Author: LB 2021-03-06 142

The ethereum blockchain brought us many interesting and convenient functionalities. Among these are the so called smart contracts that enable any user in the ethereum ecosystem to create executable codes and deploy them onto the blockchain. These executable codes can represent conditional relationships between the users who are willing to interact with the smart contract. With the aid of these objects one can implement functions to represent classical instruments of traditional finance. The most straightforward example is a coin and it turns out to be relatively easy to issue completely new coins with a few lines of code. ERC-20 tokens are very similar to coins and they can also be implemented using the ethereum community’s new programming language. In the following article, I’m going to demonstrate the necessary steps with the corresponding source code to create new ERC-20 tokens on the ethereum blockchain.


Smart contracts can be implemented using solidity and the contracts can be deployed by either using an online development environment (Remix in this case) or Truffle Suite. If you have gone through my previous article, I don’t have to show you all the necessary steps, because there is a huge overlap between implementing a new coin and an ethereum token.


So first of all, since you don’t want to waste your hard earned money on transaction fees, the best is to initialize an ethereum testnet, and you can achieve this by downloading the ganache command line interface. For this use the following command: $ sudo npm install -g ganache-cli. As soon as you have the application on your computer, you can launch it by simply evoking “ganache-cli”. Now you have a running ethereum test net and ganache generates you 10 ethereum accounts with 100 ETH on each of them. You can use these accounts to test your dapp you’re about to develop here.


In order to implement your first ERC-20 token on the ethereum blockchain, you can download a sample code from here. There is nothing special about ERC-20 tokens. They are smart contracts with a few methods prescribed by the ERC-20 standard. An ERC-20 token must have a name, a symbol, a number of decimals used and a total supply. In addition to these, the smart contract representing the token must implement the following functions: balanceOf(), transfer(), transferFrom(), approve() and allowance(). The contract should also have two events: Transfer and Approval. As long as your smart contract implements these methods, you can call it an ERC-20 token.
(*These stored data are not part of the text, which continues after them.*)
[flow/design.v]
module collision(
    input wire [31:0] IR_D,
    input wire [31:0] IR_E,
    input wire [4:0] A3_E,
    input wire [4:0] A3_M,
    input wire [4:0] A3_W,
    input wire ctrl_grf_we_E,
    input wire ctrl_grf_we_M,
    input wire ctrl_grf_we_W,
    input wire mem_to_reg_E,
    input wire mem_to_reg_M,
    input wire mulBusy_E,
    input wire mulEnable_E,
    input wire mulEnable_D,
    input wire ctrl_branch_D,
    input wire ctrl_jump_reg_D,
    input wire clk,
    input wire [31:0] PCInc4_D,
    input wire [31:0] PCInc4_E,
    output reg stall_F,
    output reg stall_D,
    output reg flush_E,
    output reg forwardCmpA_D,
    output reg forwardCmpB_D,
    output reg [1:0] forwardAluA_E,
    output reg [1:0] forwardAluB_E
);
wire [4:0] rsD = IR_D[25:21];
wire [4:0] rsE = IR_E[25:21];
wire [4:0] rdD = IR_D[15:11];
wire [4:0] rdE = IR_E[15:11];
wire [4:0] rtD = IR_D[20:16];
wire [4:0] rtE = IR_E[20:16];
reg stall, lwStall, branchStall, jumpStall, mulStall;
always @(*) begin
    lwStall = (IR_D[25:21] == IR_E[20:16] || IR_D[20:16] == IR_E[20:16]) && mem_to_reg_E;
    branchStall = (ctrl_branch_D && mem_to_reg_M  && (A3_M == IR_D[25:21] || A3_M == IR_D[20:16])) ||  
                  (ctrl_branch_D && ctrl_grf_we_E && (A3_E == IR_D[25:21] || A3_E == IR_D[20:16]));  
    jumpStall = (ctrl_jump_reg_D && mem_to_reg_M && A3_M == IR_D[25:21]) ||
                (ctrl_jump_reg_D && ctrl_grf_we_E && A3_E == IR_D[25:21]);
    mulStall = (mulEnable_E || mulBusy_E) && mulEnable_D;
    stall = (lwStall || branchStall || jumpStall || mulStall);
    stall_D = stall;
    stall_F = stall;
    flush_E = stall;
end
always @(*) begin
    if (IR_D[25:21] != 0 && IR_D[25:21] == A3_M && ctrl_grf_we_M)
        forwardCmpA_D = 1;
    else
        forwardCmpA_D = 0;
end
always @(*) begin
    if (IR_D[20:16] != 0 && IR_D[20:16] == A3_M && ctrl_grf_we_M)
        forwardCmpB_D = 1;
    else
        forwardCmpB_D = 0;
end
always @(*) begin
    if (IR_E[25:21] != 0 && IR_E[25:21] == A3_M && ctrl_grf_we_M)
        forwardAluA_E = 1;
    else if (IR_E[25:21] != 0 && IR_E[25:21] == A3_W && ctrl_grf_we_W)
        forwardAluA_E = 2;
    else
        forwardAluA_E = 0; 
end
always @(*) begin
    if (IR_E[20:16] != 0 && IR_E[20:16] == A3_M && ctrl_grf_we_M)
        forwardAluB_E = 1;
    else if (IR_E[20:16] != 0 && IR_E[20:16] == A3_W && ctrl_grf_we_W)
        forwardAluB_E = 2;
    else
        forwardAluB_E = 0; 
end
endmodule  
[flow/constraint.sdc]
current_design collision

set clk_period 2.3
set clk_io_pct 0.2

create_clock -name clk0 -period $clk_period

set non_clock_inputs [all_inputs -no_clocks]
set_input_delay [expr $clk_period * $clk_io_pct] -clock clk0 $non_clock_inputs
set_output_delay [expr $clk_period * $clk_io_pct] -clock clk0 [all_outputs]
[flow/run.sh]
#!/bin/bash
# OpenROAD 26Q1-2900-gdf79404cd8, Yosys 0.63+post, stock flow scripts
make -C /OpenROAD-flow-scripts/flow DESIGN_CONFIG=/design/flow/config.mk WORK_HOME=/design/flow/orfs finish
[flow/config.mk]
export PLATFORM = sky130hd
export DESIGN_NAME = collision
export DESIGN_NICKNAME = collision
export VERILOG_FILES = /design/flow/design.v
export SDC_FILE = /design/flow/constraint.sdc
export NUM_CORES = 4
export LEC_CHECK = 1
export CORE_AREA = 10 10 82 82
export DIE_AREA = 0 0 92 92
==> metrics.yaml <==
sw_frac_of_total_pct: 39.0
top_cells_by_count: "xnor2_1 (30), xor2_1 (20), nand3_1 (6)"
drive_gt1_share_pct: 41.4
gp_congestion: 0.868
dieArea_sq_mm: 0.00846
max_stage_delay_ps: 530
grt_pass1_vias: 1080
antenna_found_initial: 0
pwr-share-comb_pct: 100.0
cp_data_required_time_ps: 1840
grt_first_pass_wirelength_um: 5330
clock.fmax_mhz: 444
cp_cell_sequence: "clkdlybuf4s15_2 > buf_4 > or4_1 > o21ai_1 > nor2_1 > dlygate4sd2_1"
seq_cells: 0
syn-cell-area_sq_um: 728
holdBufCountCts: 0
worstSetupPathType: "input pin to output port"
period_minus_slack_ps: 2250
first_pass_iters: 3
top_area_share_pct: 36.1
ys_sh_adder_pct: 0
die_w_um: 92
postRouteAntennaNets: 0
yosysChipArea_sq_um: 728
simple_gate_share_pct: 28.0
area_growth_pct: 131
fillers: 557
worst-path-buf-inv: 3
logic_family: "XOR/XNOR gates"
cp_top_family: "buffers and inverters"
pin_count: 163
io_buffers: 54
grt_max_degree: 5
ir_drop_mv: 0.0409
hpwl_um: 3010
synthAoiAreaFrac_pct: 5.50
pwr-share-clk_pct: 0
grt.total_usage_pct: 7.64
yosysTopAreaCell: "xnor2_1"
finalPower_mw: 0.275
routedWlPerCell_um: 12.6
core_sq_mm: 0.00507
postSynthSeqShare_pct: 0
critical_path.endpoint_type: "output port"
seq_power_share_pct: 0
ys_sh_xor_pct: 60.1
grt.overflow.total: 0
min_path_type: "input pin to output port"
slew_headroom_pct: 80.1
outcome: "finished, final reports clean"
setup_viol: 0
fp_util_pct: 14.3
ys_types: 19
power.net_switching_mw: 0.107
maxSlewViolCount: 0
whs_ps: 1480
synth.area.top_cells: "xnor2_1 (36%), xor2_1 (24%), nand4_1 (4.3%), nand3_1 (4.1%), nor4_1 (3.4%)"
p_int_mw: 0.167
ys_cells: 97
maxCapViolations: 0
vias: 1000
tns_ps: 0
drt_iter0_drc: 17
startpoint_type: "input pin"
ys_warn_count: 1
fp-row-count: 26
drcViolationCount: 0
wl_um: 3280
arrival_ps: 1790
clockBufferCount: 0
flop_area_sq_um: 0
die_h_um: 92
vias_per_cell: 3.83
most_common_cell: "xnor2_1"
hold_viol_final: 0
cp_max_fo: 3
warning_count: 141
netlist_instances: 97
synth_area_per_cell_sq_um: 7.51
comb_area_sq_um: 748
slowest_stage: "or4_1"
worstMarginPinSlew_ps: 296
leakage_nw: 0.725
powerDensity_mw_per_mm2: 163
stdcell_area_sq_mm: 0.00168
place_area_sq_mm: 0.00163
ys_sh_mux_pct: 0
period_used_pct: 98.0
diodes: 0
-- layer usage --
| layer | GRT usage [%] | wire (um) | vias up |
|---|---|---|---|
| met2 | 12.4 | 1460 | 30 |
| met4 | 0 | 0 | 0 |
| met5 | 0 | 0 | - |
| met3 | 1.65 | 172 | 0 |
| li1 | - | - | 524 |
| met1 | 10.8 | 1650 | 446 |
-- per-stage QoR --
stage	utilization (%)	std cells	worst slack, ps
floorplan	-	97	362
global route	33.2	261	-62.4
detailed placement	32.1	255	-577
finish	33.2	261	46.5
CTS	32.9	261	14.1
global placement	32.1	255	-539
-- timing repair --
action	in CTS	in global routing
pin swaps	20	13
resized	93	16
buffers inserted	6	0
endpoints found under the setup margin	9	8
-- cell type report --
type	count	share of cell area, %
timing repair buffer	101	50.4
multi-input combinational	90	44.4
tap	70	5.20
-- logic make-up (layout without fill, tap and decap cells) --
group | count (synthesis) | in the layout
xor+xnor | 50 | 50
simple gates | 33 | 33
compound gates | 7 | 7
buf+inv | 7 | 101
-- placed cells by master (no fill, tap or decap), types with 3 or more instances in the layout --
master / count
buf_2: 8
buf_4: 42
buf_6: 4
clkbuf_2: 4
clkdlybuf4s15_1: 5
clkdlybuf4s15_2: 6
clkdlybuf4s50_1: 12
dlygate4sd2_1: 18
nand2_1: 4
nand3_1: 6
nand4_1: 5
nor4_1: 3
o21ai_1: 5
xnor2_1: 28
xor2_1: 18
-- power groups by stage --
| stage | registers, mW | logic (mW) | clock network, mW |
|---|---|---|---|
| CTS | 0 | 0.274 | 0 |
| global route | 0 | 0.301 | 0 |
| finish | 0 | 0.275 | 0 |
-- path summary, 6_finish.rpt --
path / from / endpoint / slack [ps] / cells past startpoint
max: IR_D[16] / forwardCmpB_D / 50 / 6
min: ctrl_jump_reg_D / stall_D / 1480 / 5
No activity file was given, so power comes from the tool's default toggle rates.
I think most of the methods don’t require explanation. But let’s talk about approve() and allowance(), because it took some time for me to understand the function of these. Obviously no user is allowed to withdraw tokens from you if you don’t give them a permission. Token transfers can only take place if a user enables another user to withdraw tokens from him. This is called the approval mechanism in the world of ethereum tokens. So you always have to call the approve() method from the source wallet and authorize a certain number of tokens to be withdrawn by another user from the source wallet before you can evoke the transferFrom() function.


Now you have to deploy the smart contract representing your new ERC-20 token. In my previous tutorial, in which I implemented a coin on the ethereum blockchain, I used Remix to deploy the contract onto my ethereum testnet. This was a very convenient way, because you only have to choose the right option from the dropdown menus and click on deploy. I guess, if you’re about to write a much more dynamic application, Remix is not going to be the best solution so I searched for a command line deployer.


The command line deployer can be installed with the following command: $ sudo npm install -g truffle. You have to create a new directory for your truffle project and execute $ truffle unbox webpack in the directory. This will initialize a new truffle project for you. I found the Truffle Suite very easy to use, however I had to overcome some obstacles until I could finally compile and deploy my contract. Let’s talk about this a bit.


The first problem I found was the following. When you initialize a new project truffle creates a few sample contracts under the contracts directory. You have to delete them if you’re messing around with your own contract.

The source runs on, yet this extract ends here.